- [Activity]: Return every line from the records below that has the word "shift".

- [Information given]:
----------------------------------------

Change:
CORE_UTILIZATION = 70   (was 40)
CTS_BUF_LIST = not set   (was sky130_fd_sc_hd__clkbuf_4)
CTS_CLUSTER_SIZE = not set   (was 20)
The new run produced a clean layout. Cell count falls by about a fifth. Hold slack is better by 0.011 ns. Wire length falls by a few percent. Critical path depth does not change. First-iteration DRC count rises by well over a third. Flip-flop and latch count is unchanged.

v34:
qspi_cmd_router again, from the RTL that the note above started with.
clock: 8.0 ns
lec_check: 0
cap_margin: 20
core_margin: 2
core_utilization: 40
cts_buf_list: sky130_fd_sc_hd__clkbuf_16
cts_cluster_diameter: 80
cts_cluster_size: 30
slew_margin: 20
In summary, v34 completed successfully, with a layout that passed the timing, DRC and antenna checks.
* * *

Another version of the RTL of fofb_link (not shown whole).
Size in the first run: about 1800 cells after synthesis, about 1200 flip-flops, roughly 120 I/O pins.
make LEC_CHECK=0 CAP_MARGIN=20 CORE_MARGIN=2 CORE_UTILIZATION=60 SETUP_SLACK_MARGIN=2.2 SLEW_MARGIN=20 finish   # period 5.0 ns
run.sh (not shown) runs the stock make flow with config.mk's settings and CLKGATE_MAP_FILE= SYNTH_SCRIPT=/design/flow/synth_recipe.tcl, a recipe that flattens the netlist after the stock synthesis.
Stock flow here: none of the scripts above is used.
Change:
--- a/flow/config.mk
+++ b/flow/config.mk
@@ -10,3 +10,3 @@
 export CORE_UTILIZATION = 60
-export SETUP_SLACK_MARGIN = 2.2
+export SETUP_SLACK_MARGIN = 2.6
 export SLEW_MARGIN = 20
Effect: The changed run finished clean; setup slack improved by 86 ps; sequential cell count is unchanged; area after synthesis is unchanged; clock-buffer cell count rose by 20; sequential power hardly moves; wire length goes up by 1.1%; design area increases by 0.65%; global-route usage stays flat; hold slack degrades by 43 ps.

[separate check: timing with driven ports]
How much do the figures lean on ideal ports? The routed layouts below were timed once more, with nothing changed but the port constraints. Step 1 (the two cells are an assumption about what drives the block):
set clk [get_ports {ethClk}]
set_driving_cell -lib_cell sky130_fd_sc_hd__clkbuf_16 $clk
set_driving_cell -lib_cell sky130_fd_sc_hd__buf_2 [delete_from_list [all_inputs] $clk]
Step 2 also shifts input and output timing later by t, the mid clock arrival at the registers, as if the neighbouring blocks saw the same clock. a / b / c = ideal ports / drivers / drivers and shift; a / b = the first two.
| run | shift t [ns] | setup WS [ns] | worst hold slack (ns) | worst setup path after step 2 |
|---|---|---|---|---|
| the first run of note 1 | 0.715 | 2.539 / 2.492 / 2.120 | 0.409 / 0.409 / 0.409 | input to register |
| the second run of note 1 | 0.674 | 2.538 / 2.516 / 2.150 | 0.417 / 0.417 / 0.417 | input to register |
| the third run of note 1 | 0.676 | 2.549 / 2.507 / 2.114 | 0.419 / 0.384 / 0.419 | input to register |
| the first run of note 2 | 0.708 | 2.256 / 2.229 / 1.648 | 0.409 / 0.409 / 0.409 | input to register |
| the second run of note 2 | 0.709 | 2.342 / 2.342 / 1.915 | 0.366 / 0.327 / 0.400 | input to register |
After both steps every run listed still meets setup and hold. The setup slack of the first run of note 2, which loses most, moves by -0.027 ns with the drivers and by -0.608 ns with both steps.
This is an optimization exercise on Yosys and OpenROAD, whose aim is small area, not a production implementation. No run shown here included a check of the RTL's function; only the layout flow was run.

## flow/design.v (module list and top-level ports; edited modules follow where they fit)
// module direction_to_cube_cross_texel: 2853 lines
module direction_to_cube_cross_texel (
  input  logic               clk,
  input  logic               rst,
  input  logic               start,
  output logic               busy,
  input  logic signed [15:0] dir_x,
  input  logic signed [15:0] dir_y,
  input  logic signed [15:0] dir_z,
  input  logic               cfg_we,
  input  logic [10:0]        cfg_wdata,
  output logic               done,
  output logic               hit,
  output logic [2:0]         face,
  output logic [11:0]        texel_col,
  output logic [11:0]        texel_row,
  output logic [23:0]        texel_addr
);
  // ...
==> flow/flow/run.sh <==
#!/bin/bash
# The standard layout, except that the input and output port buffers use the smallest buffer cell
# (sky130_fd_sc_hd__buf_1) instead of the one buffer_ports picks by default.
set -euo pipefail
export BUFFER_PORTS_ARGS="-buffer_cell sky130_fd_sc_hd__buf_1"
bash standard.sh finish > standard.log 2>&1
==> flow/standard.sh <==
#!/bin/bash
# synth_recipe.tcl (not shown) runs the flow's synth.tcl, then flattens the netlist and writes it again
# the make line also repeats each setting of config.mk as NAME=value (left out here)
make -C /OpenROAD-flow-scripts/flow DESIGN_CONFIG=/design/flow/config.mk WORK_HOME=/design/flow/orfs CLKGATE_MAP_FILE= SYNTH_SCRIPT=/design/flow/synth_recipe.tcl "${@:-finish}"
==> flow/config.mk <==
export PLATFORM = sky130hd
export DESIGN_NAME = direction_to_cube_cross_texel
export DESIGN_NICKNAME = direction_to_cube_cross_texel
export VERILOG_FILES = /design/flow/design.v
export SDC_FILE = /design/flow/constraint.sdc
export NUM_CORES = 4
export LEC_CHECK = 0
export ABC_AREA = 1
export CAP_MARGIN = 20
export CORE_MARGIN = 2
export CORE_UTILIZATION = 40
export CTS_BUF_LIST = sky130_fd_sc_hd__clkbuf_16
export CTS_CLUSTER_DIAMETER = 120
export CTS_CLUSTER_SIZE = 24
export SLEW_MARGIN = 20
==> flow/constraint.sdc <==
create_clock -name core_clock -period 9.0 [get_ports {clk}]
set_input_delay 1.8000 -clock core_clock [delete_from_list [all_inputs] [get_ports {clk}]]
set_output_delay 1.8000 -clock core_clock [all_outputs]
set_load 0.01 [all_outputs]
==> summary.txt, run 1 <==
status complete, no violations; non-filler cells, final 8361; clock root cell clkbuf_16; Rows 124; GRT Max-Usage Layer met2; EDFF count, synth 0; register area share after synthesis 16.0%; tap cells 1512; mux cell area share after synthesis 0%; synthesized cell area 45900 µm²; Yosys top cell area share 16.0%; Synth warnings 1; hold-fix buffer count after cts 0; vias in the first global route 40400; setup TNS 0 ps; TritonCTS clock tree yes; Residual DRC 0; Worst Hold Endpoint qc10_s5; simple-gate portion of the synthesized area 34.6%; die width 343 µm; Total GRT Usage 22.0%; GR Layer Usage met2 37.5%; Post-Syn Nets 7299; I/O Pins 117; largest family of logic cells by synthesized area simple AND/OR/NAND/NOR gates; total gr overflow 0; dpl cell area 46700 µm²; clock sinks 366; Skew-Pair Late Insertion Delay 610 ps; Routed Antenna Nets 0; fmax 0.121 GHz; Worst Hold Depth 0; nature of the critical path endpoint output port
Source: an optimization exercise on an open RTL-to-GDS flow (aim: small area). Production flows keep margins and buffers that such runs may drop. In this exercise RTL edits were held to simulation tests only and were not proved equivalent to the original.

== rev 12 ==
Design mc_datapath, start of the top module:
module mc_datapath #(
  parameter int unsigned     XLEN     = 32,
  parameter logic [XLEN-1:0] RESET_PC = '0
) (
  input  logic          clk,
  input  logic          reset,
  input  logic [1:0]    ResultSrc,
  input  logic          PCSrc,
  input  logic          ALUSrc,
  input  logic          RegWrite,
  input  logic [1:0]    ImmSrc,
  input  logic [2:0]    ALUControl,
  input  logic          Jalr,
  input  logic          MemRead,
  input  logic          MemWrite,
  output logic [31:0]   Instr,
  output logic          Zero,
  output logic          ALUR31,
  output logic          mem_req,
  output logic          mem_we,
  output logic [XLEN-1:0] mem_addr,
  output logic [XLEN-1:0] mem_wdata,
  input  logic [XLEN-1:0] mem_rdata,
  input  logic          mem_ready,
  output logic [1:0]    state
);
  localparam int SHW = $clog2(XLEN);
  mc_pkg::mc_state_e       cur_st, nxt_st;
  logic [XLEN-1:0] pc, opa, mdr;
  logic [XLEN-1:0] port, imm_ext, alu_res;
  logic [XLEN-1:0] pc_plus4, result;
  logic [19:0]     pc_upper;
  wire st_fetch = (cur_st == mc_pkg::ST_FETCH);
  wire st_exec  = (cur_st == mc_pkg::ST_EXEC);
  wire st_mem   = (cur_st == mc_pkg::ST_MEM);
  wire st_wb    = (cur_st == mc_pkg::ST_WB);
  assign state = cur_st;
  always_comb begin
    imm_ext = '0;
    case (ImmSrc)
      mc_pkg::IMM_I: imm_ext = XLEN'($signed(Instr[31:20]));
      mc_pkg::IMM_S: imm_ext = XLEN'($signed({Instr[31:25], Instr[11:7]}));
      mc_pkg::IMM_B: imm_ext = XLEN'($signed({Instr[31], Instr[7], Instr[30:25], Instr[11:8], 1'b0}));
      mc_pkg::IMM_J: imm_ext = XLEN'($signed({Instr[31], Instr[19:12], Instr[20], Instr[30:21], 1'b0}));
      default: imm_ext = '0;
    endcase
  end
  logic [30:0][XLEN-1:0] rf_q, rf_d;
  logic [30:0]           rf_we;
  logic [31:0]           tsel;      
  logic [31:0][XLEN-1:0] term;
  logic [10:0][XLEN-1:0] part_n;
  logic                  sel_imm;
  assign sel_imm  = (st_exec && ALUSrc) || st_wb;
  for (genvar i = 0; i < 31; i++) begin : g_rf
    assign rf_we[i] = st_wb && RegWrite && (Instr[11:7] == 5'(i + 1));
    mc_hold #(.W(XLEN)) u_hold (.we(rf_we[i]), .nwe(~rf_we[i]), .wd(result), .q(rf_q[i]), .d(rf_d[i]));
  ...
==> flow/config.mk <==
export PLATFORM = sky130hd
export DESIGN_NAME = mc_datapath
export DESIGN_NICKNAME = mc_datapath
export VERILOG_FILES = /design/flow/design.v
export SDC_FILE = /design/flow/constraint.sdc
export NUM_CORES = 4
export LEC_CHECK = 0
export CAP_MARGIN = 20
export CORE_MARGIN = 2
export CORE_UTILIZATION = 65
export PLACE_DENSITY = 0.75
export SETUP_SLACK_MARGIN = 0.15
export SLEW_MARGIN = 20
export SYNTH_HIERARCHICAL = 1
==> flow/constraint.sdc <==
create_clock -name core_clock -period 12.0 [get_ports {clk}]
set_input_delay 2.4000 -clock core_clock [delete_from_list [all_inputs] [get_ports {clk}]]
set_output_delay 2.4000 -clock core_clock [all_outputs]
set_load 0.01 [all_outputs]
standard.sh (not shown) runs the stock make flow with config.mk's settings and CLKGATE_MAP_FILE= SYNTH_SCRIPT=/design/flow/synth_recipe.tcl, a recipe that flattens the netlist after the stock synthesis.
==> flow/flow/run.sh <==
#!/bin/bash
# The standard layout (standard.sh, the standard flow's own ORFS flow, synthesis included)
# with a lighter clock tree and lighter port buffers:
# - CTS builds the tree from clkbuf_8 cells, in clusters of up to 14 sinks,
#   and adds no dummy loads
# - buffer_ports gives every input and output port a buf_1
# All of the flow's output goes to standard.log in this folder.
set -e
export CTS_ARGS="-sink_clustering_enable -repair_clock_nets -dont_use_dummy_load -buf_list {sky130_fd_sc_hd__clkbuf_8} -sink_clustering_size 14 -sink_clustering_max_diameter 80"
export BUFFER_PORTS_ARGS="-buffer_cell sky130_fd_sc_hd__buf_1"
bash standard.sh > standard.log 2>&1
The inputs of rev 13 differ from those of rev 12 as listed below.
==> flow/flow/run.sh <==
#!/bin/bash
set -e
rm -rf orfs_scripts
cp -r "$FLOW_HOME/scripts" orfs_scripts
cp flow/abc_area_delay.script orfs_scripts/abc_speed.script
export SCRIPTS_DIR="$PWD/orfs_scripts"
export CTS_ARGS="-sink_clustering_enable -repair_clock_nets -dont_use_dummy_load -buf_list {sky130_fd_sc_hd__clkbuf_8} -sink_clustering_size 14 -sink_clustering_max_diameter 80"
export BUFFER_PORTS_ARGS="-buffer_cell sky130_fd_sc_hd__buf_1"
bash standard.sh > standard.log 2>&1
==> flow/flow/abc_area_delay.script (new file) <==
strash
&get -n
&fraig -x
&put
scorr
dc2
strash
&get -n
&dch -f
&nf -D 12000
&put
buffer
upsize -D 12000
dnsize -D 12000
Netlist area before placement for rev 13 is lower than for rev 12.
Diff rev 12 -> rev 13: worst hold slack held steady, share of the core filled with cells higher.
Rev 12 vs rev 13, most common library cell in the layout ignoring fill and taps: dfxtp_1 vs a22o_1
Rev 13 against rev 12: summed area of non-filler cells in the final layout has decreased, logic depth of the worst path, buffers included has decreased, tightest slew margin relative to the limit has increased, first-iteration DRC count has increased.
Rev 13 vs rev 12 — area enclosed by the die boundary dropped by a few percent
Compared rev 13 vs rev 12, and wire length is up in rev 13.
Rev 13 against rev 12: wire length per cell after detailed routing increased 3.2%, fraction of area in registers grew by 0.24 points.

[separate check: timing with driven ports]
The results above use ideal ports. As a check the final layouts listed here were re-extracted and re-timed, cells and wires unchanged. Step 1 (the two cells are an assumption about what drives the block):
set clk [get_ports {clk}]
set_driving_cell -lib_cell sky130_fd_sc_hd__clkbuf_16 $clk
set_driving_cell -lib_cell sky130_fd_sc_hd__buf_2 [delete_from_list [all_inputs] $clk]
Step 2 adds t to the input delays and takes it off the output delays; t is the mean of the earliest and latest rising clock arrival at the registers after step 1. Input paths then give back, and output paths get back, about the clock's delay inside the block. Slacks: ideal / step 1 / step 2; pairs: ideal / step 1.
| run | t, ns | setup slack, ns | worst register clock-pin slew, ns |
|---|---|---|---|
| rev 12 | 0.786 | 0.318 / 0.296 / 0.296 | 0.10 / 0.10 |
| rev 13 | 0.787 | 0.364 / 0.309 / 0.309 | 0.11 / 0.11 |
After both steps every run listed still meets setup and hold. The setup slack of rev 13, which loses most, moves by -0.055 ns with the drivers and by -0.055 ns with both steps.
From an optimization exercise on the open Yosys and OpenROAD flow, aimed at small area and a short achievable clock period; shortcuts taken in it are not production practice. The RTL was checked by simulation tests, not by an equivalence proof against the original design. Power and IR drop assume default switching activity.

==> design/flow/design.v <==
`default_nettype none
`timescale 1ns/1ps
package gmii_rx_pkg;
        typedef logic [9-1:0] frame_word_t;
        typedef logic [19-1:0]   rx_ts_t;
        typedef logic [0:0]                 port_id_t;
        typedef enum logic [2:0] {
                RD_IDLE    = 3'd0,
                RD_HEAD    = 3'd1,
                RD_TRAN    = 3'd2,
                RD_DISCARD = 3'd3,
                RD_UFLOW   = 3'd4
        } rd_state_e;
        typedef enum logic {
                MG_IDLE = 1'b0,
                MG_HOLD = 1'b1
        } mg_state_e;
        typedef struct packed {
                logic        wr;
                frame_word_t word;
                rx_ts_t      ts;
                logic        tail;
                logic        underflow;
        } rx_beat_s;
        typedef struct packed {
                port_id_t port;
                rx_beat_s beat;
        } mrg_beat_s;
endpackage
`default_nettype wire
`timescale 1ns/1ps
`default_nettype none
module gmii_rx_writer
(
        input  wire logic       i_clk,
        input  wire logic       i_rst_n,
        input  wire logic [7:0] i_rxd,
        input  wire logic       i_rx_dv,
        output logic            o_wr,
        output gmii_rx_pkg::frame_word_t     o_word
);
        localparam int MIN_LEN = 2;
        localparam int CW      = $clog2(MIN_LEN + 1);
        logic [7:0]    hold_byte;
        logic [CW-1:0] burst_cnt;
        logic          head;
        logic          tail;
        always_ff @(posedge i_clk) begin
                if (i_rx_dv) begin
                        hold_byte <= i_rxd;
                end
        end
        always_ff @(posedge i_clk or negedge i_rst_n) begin
                if (!i_rst_n) begin
                        burst_cnt <= '0;
                end else if (!i_rx_dv) begin
                        burst_cnt <= '0;
                end else if (burst_cnt != CW'(MIN_LEN)) begin
                        burst_cnt <= burst_cnt + 1'b1;
                end
        end
        assign head = (burst_cnt == CW'(1));
        assign tail = !i_rx_dv;
        assign o_wr   = (burst_cnt != '0) && (i_rx_dv || burst_cnt == CW'(MIN_LEN));
        assign o_word = {head | tail, hold_byte};
endmodule
`default_nettype wire
`timescale 1ns/1ps
`default_nettype none
module rx_fifo
#(
        parameter int DEPTH = 64
) (
        input  wire logic        i_clk,
        input  wire logic        i_rst_n,
        input  wire logic        i_wr,
        input  wire gmii_rx_pkg::frame_word_t i_word,
        input  wire logic        i_rd,
        output gmii_rx_pkg::frame_word_t      o_word,
        output logic             o_empty
);
        localparam int AW = $clog2(DEPTH);
        gmii_rx_pkg::frame_word_t mem [DEPTH];
        logic [AW:0] wptr;
        logic [AW:0] rptr;
        assign o_empty = (wptr == rptr);
        always_ff @(posedge i_clk) begin
                if (i_wr) begin
                        mem[wptr[AW-1:0]] <= i_word;
                end
        end
        always_ff @(posedge i_clk) begin
                if (i_rd && !o_empty) begin
                        o_word <= mem[rptr[AW-1:0]];
                end
        end
        always_ff @(posedge i_clk or negedge i_rst_n) begin
                if (!i_rst_n) begin
                        wptr <= '0;
                        rptr <= '0;
                end else begin
                        if (i_wr) begin
                                wptr <= wptr + 1'b1;
                        end
                        if (i_rd && !o_empty) begin
                                rptr <= rptr + 1'b1;
                        end
                end
        end
endmodule
`default_nettype wire
`timescale 1ns/1ps
`default_nettype none
module gmii_rx_reader
(
        input  wire logic        i_clk,
        input  wire logic        i_rst_n,
        input  wire gmii_rx_pkg::frame_word_t i_word,
        input  wire logic        i_empty,
        input  wire gmii_rx_pkg::rx_ts_t      i_timer,
        input  wire logic        i_grant,
        output logic             o_rd,
        output logic             o_req,
        output gmii_rx_pkg::rx_beat_s         o_beat
);
        localparam int DLY = 3;
        localparam int CW  = $clog2(DLY + 1);
        localparam gmii_rx_pkg::frame_word_t UFLOW_WORD = {1'b1, {(9 - 1){1'b0}}};
        gmii_rx_pkg::rd_state_e     state;
        logic [CW-1:0] dly_cnt;
        logic          word_vld;
        logic          mark;
        assign mark  = i_word[9-1];
        assign o_req = (state == gmii_rx_pkg::RD_IDLE) && !i_empty;
        always_comb begin
                case (state)
                        gmii_rx_pkg::RD_IDLE: o_rd = i_grant && !i_empty && (dly_cnt == CW'(DLY - 1));
                        gmii_rx_pkg::RD_HEAD: o_rd = !i_empty;
                        gmii_rx_pkg::RD_TRAN, gmii_rx_pkg::RD_DISCARD, gmii_rx_pkg::RD_UFLOW: o_rd = !i_empty && !(word_vld && mark);
                        default: o_rd = 1'b0;
                endcase
        end
        always_ff @(posedge i_clk or negedge i_rst_n) begin
                if (!i_rst_n) begin
                        state    <= gmii_rx_pkg::RD_IDLE;
                        dly_cnt  <= '0;
                        word_vld <= 1'b0;
                        o_beat   <= '0;
                end else begin
                        word_vld <= o_rd;
                        o_beat   <= '0;
                        case (state)
                                gmii_rx_pkg::RD_IDLE: begin
                                        if (i_grant && !i_empty) begin
                                                if (dly_cnt == CW'(DLY - 1)) begin
                                                        dly_cnt <= '0;
                                                        state   <= gmii_rx_pkg::RD_HEAD;
                                                end else begin
                                                        dly_cnt <= dly_cnt + 1'b1;
                                                end
                                        end else begin
                                                dly_cnt <= '0;
                                        end
                                end
                                gmii_rx_pkg::RD_HEAD: begin
                                        if (word_vld && mark) begin
                                                o_beat.wr   <= 1'b1;
                                                o_beat.word <= i_word;
                                                o_beat.ts   <= i_timer;
                                                state       <= gmii_rx_pkg::RD_TRAN;
                                        end else begin
                                                state <= gmii_rx_pkg::RD_DISCARD;
                                        end
                                end
                                gmii_rx_pkg::RD_TRAN: begin
                                        o_beat.wr <= 1'b1;
                                        if (!word_vld) begin
                                                o_beat.word      <= UFLOW_WORD;
                                                o_beat.underflow <= 1'b1;
                                                state            <= gmii_rx_pkg::RD_UFLOW;
                                        end else begin
                                                o_beat.word <= i_word;
                                                if (mark) begin
                                                        o_beat.tail <= 1'b1;
                                                        state       <= gmii_rx_pkg::RD_IDLE;
                                                end
                                        end
                                end
                                gmii_rx_pkg::RD_DISCARD, gmii_rx_pkg::RD_UFLOW: begin
                                        if (word_vld && mark) begin
                                                state <= gmii_rx_pkg::RD_IDLE;
                                        end
                                end
                                default: state <= gmii_rx_pkg::RD_IDLE;
                        endcase
                end
        end
endmodule
`default_nettype wire
`timescale 1ns/1ps
`default_nettype none
module rx_frame_merge
(
        input  wire logic     i_clk,
        input  wire logic     i_rst_n,
        input  wire logic     i_req0,
        input  wire logic     i_req1,
        input  wire gmii_rx_pkg::rx_beat_s i_beat0,
        input  wire gmii_rx_pkg::rx_beat_s i_beat1,
        output logic          o_grant0,
        output logic          o_grant1,
        output gmii_rx_pkg::mrg_beat_s     o_out
);
        gmii_rx_pkg::mg_state_e state;
        gmii_rx_pkg::port_id_t  cur;
        gmii_rx_pkg::port_id_t  prio;
        gmii_rx_pkg::rx_beat_s  sel;
        assign sel      = (cur == 1'b1) ? i_beat1 : i_beat0;
        assign o_grant0 = (state == gmii_rx_pkg::MG_HOLD) && (cur == 1'b0);
        assign o_grant1 = (state == gmii_rx_pkg::MG_HOLD) && (cur == 1'b1);
        always_ff @(posedge i_clk or negedge i_rst_n) begin
                if (!i_rst_n) begin
                        state <= gmii_rx_pkg::MG_IDLE;
                        cur   <= '0;
                        prio  <= '0;
                        o_out <= '0;
                end else begin
                        o_out <= '0;
                        case (state)
                                gmii_rx_pkg::MG_IDLE: begin
                                        if (i_req0 || i_req1) begin
                                                state <= gmii_rx_pkg::MG_HOLD;
                                                if (i_req0 && i_req1) begin
                                                        cur <= prio;
                                                end else begin
                                                        cur <= i_req1;
                                                end
                                        end
                                end
                                gmii_rx_pkg::MG_HOLD: begin
                                        if (sel.wr) begin
                                                o_out <= {cur, sel};
                                        end
                                        if (sel.wr && (sel.tail || sel.underflow)) begin
                                                state <= gmii_rx_pkg::MG_IDLE;
                                                prio  <= ~cur;
                                        end
                                end
                                default: state <= gmii_rx_pkg::MG_IDLE;
                        endcase
                end
        end
endmodule
`default_nettype wire
`timescale 1ns/1ps
`default_nettype none
module gmii_rx_top
(
        input  wire logic       i_clk,
        input  wire logic       i_rst_n,
        input  wire logic [7:0] i_rxd0,
        input  wire logic       i_rx_dv0,
        input  wire logic [7:0] i_rxd1,
        input  wire logic       i_rx_dv1,
        input  wire logic [18:0] i_timer,
        output logic            o_port,
        output logic            o_wr,
        output logic [8:0]      o_word,
        output logic [18:0]     o_ts,
        output logic            o_tail,
        output logic            o_underflow
);
        gmii_rx_pkg::mrg_beat_s o_out;
        assign o_port      = o_out.port;
        assign o_wr        = o_out.beat.wr;
        assign o_word      = o_out.beat.word;
        assign o_ts        = o_out.beat.ts;
        assign o_tail      = o_out.beat.tail;
        assign o_underflow = o_out.beat.underflow;
        logic        wr0, empty0, rd0, req0, grant0;
        gmii_rx_pkg::frame_word_t wword0, rword0;
        gmii_rx_pkg::rx_beat_s    beat0;
        gmii_rx_writer u_writer0 (.i_clk, .i_rst_n, .i_rxd(i_rxd0), .i_rx_dv(i_rx_dv0),
                .o_wr(wr0), .o_word(wword0));
        rx_fifo u_fifo0 (.i_clk, .i_rst_n, .i_wr(wr0), .i_word(wword0), .i_rd(rd0),
                .o_word(rword0), .o_empty(empty0));
        gmii_rx_reader u_reader0 (.i_clk, .i_rst_n, .i_word(rword0), .i_empty(empty0),
                .i_timer, .i_grant(grant0), .o_rd(rd0), .o_req(req0), .o_beat(beat0));
        logic        wr1, empty1, rd1, req1, grant1;
        gmii_rx_pkg::frame_word_t wword1, rword1;
        gmii_rx_pkg::rx_beat_s    beat1;
        gmii_rx_writer u_writer1 (.i_clk, .i_rst_n, .i_rxd(i_rxd1), .i_rx_dv(i_rx_dv1),
                .o_wr(wr1), .o_word(wword1));
        rx_fifo u_fifo1 (.i_clk, .i_rst_n, .i_wr(wr1), .i_word(wword1), .i_rd(rd1),
                .o_word(rword1), .o_empty(empty1));
        gmii_rx_reader u_reader1 (.i_clk, .i_rst_n, .i_word(rword1), .i_empty(empty1),
                .i_timer, .i_grant(grant1), .o_rd(rd1), .o_req(req1), .o_beat(beat1));
        rx_frame_merge u_merge (.i_clk, .i_rst_n, .i_req0(req0), .i_req1(req1),
                .i_beat0(beat0), .i_beat1(beat1), .o_grant0(grant0), .o_grant1(grant1),
                .o_out);
endmodule
`default_nettype wire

----------------------------------------

- [Answer section]:
Step 2 also shifts input and output timing later by t, the mid clock arrival at the registers, as if the neighbouring blocks saw the same clock. a / b / c = ideal ports / drivers / drivers and shift; a / b = the first two.
| run | shift t [ns] | setup WS [ns] | worst hold slack (ns) | worst setup path after step 2 |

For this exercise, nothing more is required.